We would infer from this that Biden has quite a lot of room left to pursue additional priorities in the bill. Perhaps he could add expanded child credits to it. If he wanted, he could even make the stimulus payments larger. An experiment from Navigator research (shown below) finds that support for the stimulus bill would fall by only 2 percentage points if the cost was doubled. It would remain net popular with Democrats and Independents, and net support would only fall to -2 (from 0) with Republicans. (Navigator’s polling is worse for the Democrats than CBS’s, but it still finds that >70% of people favor the bill.
It is relatively safe to say that almost no other federal issue position or policy proposal enjoys such high bipartisan support from both parties.
Or, Biden could save some of his public political capital for other proposals, such as a climate or infrastructure plan. Yet even those would likely be net positive among a majority of voters.

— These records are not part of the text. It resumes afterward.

[config.mk]
export PLATFORM = sky130hd
export DESIGN_NAME = pgt_div_cell
export DESIGN_NICKNAME = d
export VERILOG_FILES = /design/src/rtl/pgt_pkg.sv /design/src/rtl/pgt_div_cell.sv
export SDC_FILE = /design/constraint.sdc
export NUM_CORES = 1
export LEC_CHECK = 0
export BUFFER_PORTS_ARGS = -buffer_cell sky130_fd_sc_hd__buf_4
export CAP_MARGIN = 10
export CORE_MARGIN = 4
export CORE_UTILIZATION = 42
export CTS_CLUSTER_SIZE = 40
export DETAILED_ROUTE_END_ITERATION = 10
export MAX_ROUTING_LAYER = met4
export PLACE_DENSITY = 0.75
export SLEW_MARGIN = 40
export SYNTH_ARGS = -nofsm -noshare
export SYNTH_HDL_FRONTEND = slang
export SYNTH_SLANG_ARGS = --single-unit
export TNS_END_PERCENT = 30
[constraint.sdc]
create_clock -name clk_i -period 0.9 [get_ports clk_i]
set_clock_uncertainty 0.15 [all_clocks]
set_input_delay 0.09 -clock clk_i [delete_from_list [all_inputs] [get_ports clk_i]]
set_output_delay 0.09 -clock clk_i [all_outputs]
set_load 0.01 [all_outputs]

One thing that strikes me is how… strangely normal… all of this feels. After four years of Donald Trump, including two years of unified Republican control of Congress, it is new to see the government doing things that are so popular. Perhaps that is why we have seen Congress’s approval rating increase rapidly, approaching a high for the last decade. The share of Americans who say the country is “off on the wrong track” also just hit an all-time low in YouGov’s tracker. Yet that is generally what we would expect for a president in their honeymoon period.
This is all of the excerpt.